NOTE: This document uses several special typographical characters. You may want to know how they are done:

“   “   left double quote
”   ”   right double quote
‘   ‘   left single quote
’   ’   right single quote
–   –   en dash
—   —   em dash
There are also names such as –. Both the names and numerical codes are part of HTML version 4, but not HTML 3.2. They all work as of Netscape 6, Mozilla, IE 4, and Lynx 2.8.1. I suggest using the numerical forms, because Netscape 4 supports them but does not support the names (i.e. &ndash, etc). The dashes (in both forms) started working in Lynx 2.7.1 (1997), but not the quotes. (Some of this data is from http://webref.info/index.htm?char. According to them, Lynx 2.8.1 and IE 4 have the most complete support for the special characters defined by HTML 4. Their chart doesn't show IE 6, Netscape 6 and Mozilla. I assume they also have complete support.)

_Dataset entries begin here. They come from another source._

$ cat config.mk
export PLATFORM = sky130hd
export DESIGN_NAME = counter_priority_task_scheduler
export DESIGN_NICKNAME = d
export VERILOG_FILES = /design/src/rtl/core/cpts_pkg.sv /design/src/rtl/core/cpts_ram.sv /design/src/rtl/core/counter_priority_task_scheduler.sv
export SDC_FILE = /design/constraint.sdc
export NUM_CORES = 2
export LEC_CHECK = 0
export CAP_MARGIN = 15
export CELL_PAD_IN_SITES_DETAIL_PLACEMENT = 1
export CELL_PAD_IN_SITES_GLOBAL_PLACEMENT = 1
export CORE_AREA = 2 2 369 371
export DETAILED_ROUTE_END_ITERATION = 7
export DIE_AREA = 0 0 371 373
export DONT_BUFFER_PORTS = 1
export PLACE_DENSITY = 0.81
export SETUP_SLACK_MARGIN = 0.3
export SLEW_MARGIN = 30
export SYNTH_ARGS = -nofsm -noshare
export SYNTH_HDL_FRONTEND = slang
export SYNTH_HIERARCHICAL = 1
export SYNTH_SLANG_ARGS = --single-unit
$ cat constraint.sdc
create_clock -name clk -period 7.9 [get_ports clk]
set_clock_uncertainty 0.2 [all_clocks]
set_input_delay 0.395 -clock clk [delete_from_list [all_inputs] [get_ports clk]]
set_output_delay 0.395 -clock clk [all_outputs]
set_load 0.02 [all_outputs]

This document is being written as input to a review of RUCS document standards that is currently under way. It is a proposed “house style,” i.e. a proposed set of rules for typography. The full set of standards will probably contain specific templates for common types of documents, and additional standards specifying things such as proper logos and other identification.

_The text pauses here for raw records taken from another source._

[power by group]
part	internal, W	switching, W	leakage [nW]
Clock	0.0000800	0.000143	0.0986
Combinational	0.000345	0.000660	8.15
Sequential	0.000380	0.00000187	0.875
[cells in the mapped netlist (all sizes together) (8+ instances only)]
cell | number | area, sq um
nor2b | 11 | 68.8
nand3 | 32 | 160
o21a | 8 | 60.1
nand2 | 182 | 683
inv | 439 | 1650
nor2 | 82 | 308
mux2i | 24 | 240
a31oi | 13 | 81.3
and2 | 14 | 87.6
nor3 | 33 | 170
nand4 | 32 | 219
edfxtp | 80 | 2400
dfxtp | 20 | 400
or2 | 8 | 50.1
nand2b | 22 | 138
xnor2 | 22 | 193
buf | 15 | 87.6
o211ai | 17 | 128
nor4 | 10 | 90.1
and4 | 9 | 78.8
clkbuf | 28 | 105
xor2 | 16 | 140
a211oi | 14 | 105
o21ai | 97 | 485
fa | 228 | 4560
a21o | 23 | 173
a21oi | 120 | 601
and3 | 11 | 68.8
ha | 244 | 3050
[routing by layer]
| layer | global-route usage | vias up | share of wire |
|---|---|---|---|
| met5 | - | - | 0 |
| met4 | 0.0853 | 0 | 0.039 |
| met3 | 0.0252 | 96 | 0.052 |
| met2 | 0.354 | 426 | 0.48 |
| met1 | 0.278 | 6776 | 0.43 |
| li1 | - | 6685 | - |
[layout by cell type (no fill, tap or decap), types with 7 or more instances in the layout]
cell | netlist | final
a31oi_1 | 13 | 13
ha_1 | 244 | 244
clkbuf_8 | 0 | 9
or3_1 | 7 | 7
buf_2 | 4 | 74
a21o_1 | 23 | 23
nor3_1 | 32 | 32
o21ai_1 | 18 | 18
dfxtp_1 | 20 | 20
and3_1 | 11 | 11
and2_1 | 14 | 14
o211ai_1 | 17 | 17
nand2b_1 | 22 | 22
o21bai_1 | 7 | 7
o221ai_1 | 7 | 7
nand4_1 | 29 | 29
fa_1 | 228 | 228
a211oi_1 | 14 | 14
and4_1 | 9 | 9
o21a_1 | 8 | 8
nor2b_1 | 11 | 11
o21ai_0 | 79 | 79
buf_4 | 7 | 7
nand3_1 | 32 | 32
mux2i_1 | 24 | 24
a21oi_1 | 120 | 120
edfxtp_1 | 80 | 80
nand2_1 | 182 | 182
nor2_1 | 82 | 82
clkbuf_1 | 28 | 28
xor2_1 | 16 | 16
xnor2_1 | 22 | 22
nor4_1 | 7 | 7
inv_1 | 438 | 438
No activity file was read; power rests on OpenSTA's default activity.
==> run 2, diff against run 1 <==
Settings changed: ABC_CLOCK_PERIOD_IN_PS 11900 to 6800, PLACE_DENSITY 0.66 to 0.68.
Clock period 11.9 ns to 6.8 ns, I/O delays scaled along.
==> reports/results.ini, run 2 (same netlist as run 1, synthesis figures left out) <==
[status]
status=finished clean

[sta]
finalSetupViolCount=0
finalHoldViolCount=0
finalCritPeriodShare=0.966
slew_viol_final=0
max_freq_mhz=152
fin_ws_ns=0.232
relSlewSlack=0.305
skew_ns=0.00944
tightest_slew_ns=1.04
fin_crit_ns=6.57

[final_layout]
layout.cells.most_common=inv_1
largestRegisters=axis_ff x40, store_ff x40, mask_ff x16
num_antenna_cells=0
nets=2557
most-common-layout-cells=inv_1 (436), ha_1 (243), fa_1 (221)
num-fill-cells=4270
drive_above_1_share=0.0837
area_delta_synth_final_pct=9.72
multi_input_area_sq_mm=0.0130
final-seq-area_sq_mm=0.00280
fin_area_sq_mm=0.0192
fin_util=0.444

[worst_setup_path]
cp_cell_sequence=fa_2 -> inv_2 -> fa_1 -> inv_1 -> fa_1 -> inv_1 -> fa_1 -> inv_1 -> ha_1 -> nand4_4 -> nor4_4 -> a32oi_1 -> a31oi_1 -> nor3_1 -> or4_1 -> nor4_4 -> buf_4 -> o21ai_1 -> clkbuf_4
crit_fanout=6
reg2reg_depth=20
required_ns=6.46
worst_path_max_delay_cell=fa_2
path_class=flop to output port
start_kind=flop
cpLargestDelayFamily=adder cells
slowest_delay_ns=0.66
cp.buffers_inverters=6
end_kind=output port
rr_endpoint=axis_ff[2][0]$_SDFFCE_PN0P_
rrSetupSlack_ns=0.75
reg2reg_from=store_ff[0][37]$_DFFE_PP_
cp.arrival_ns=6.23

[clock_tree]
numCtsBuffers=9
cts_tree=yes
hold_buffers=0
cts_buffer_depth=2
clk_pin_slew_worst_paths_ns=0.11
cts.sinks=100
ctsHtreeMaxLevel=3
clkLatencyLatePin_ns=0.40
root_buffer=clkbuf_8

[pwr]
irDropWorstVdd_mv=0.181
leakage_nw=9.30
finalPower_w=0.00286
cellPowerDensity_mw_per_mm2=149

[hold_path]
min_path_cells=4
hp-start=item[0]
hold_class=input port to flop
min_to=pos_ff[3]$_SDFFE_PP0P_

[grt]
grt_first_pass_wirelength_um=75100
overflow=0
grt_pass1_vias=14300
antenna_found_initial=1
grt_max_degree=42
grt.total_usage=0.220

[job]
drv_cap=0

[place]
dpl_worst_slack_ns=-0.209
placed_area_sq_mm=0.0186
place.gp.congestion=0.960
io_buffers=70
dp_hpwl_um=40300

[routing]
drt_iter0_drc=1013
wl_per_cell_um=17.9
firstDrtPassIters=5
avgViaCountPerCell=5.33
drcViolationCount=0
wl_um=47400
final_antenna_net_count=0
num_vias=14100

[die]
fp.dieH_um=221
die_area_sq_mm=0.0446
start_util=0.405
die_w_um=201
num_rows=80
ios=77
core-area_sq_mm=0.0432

I'm not including the sorts of editorial standards that you'll find in books such as the Chicago Manual of Style, e.g. formats for bibliographical references, because I don't claim any expertise in that area. It is possible that one or two rules may conflict with Chicago. These rules are based on typographical practice, whereas the Chicago manual was originally intended for people writing manuscripts that will be typeset by someone else (according to an FAQ maintained by the publisher). This document may also influenced by Canadian practice (via Bringhurst) and European practice (via Tschichold), whereas Chicago is purely US. This is certainly true for use of periods in abbreviations.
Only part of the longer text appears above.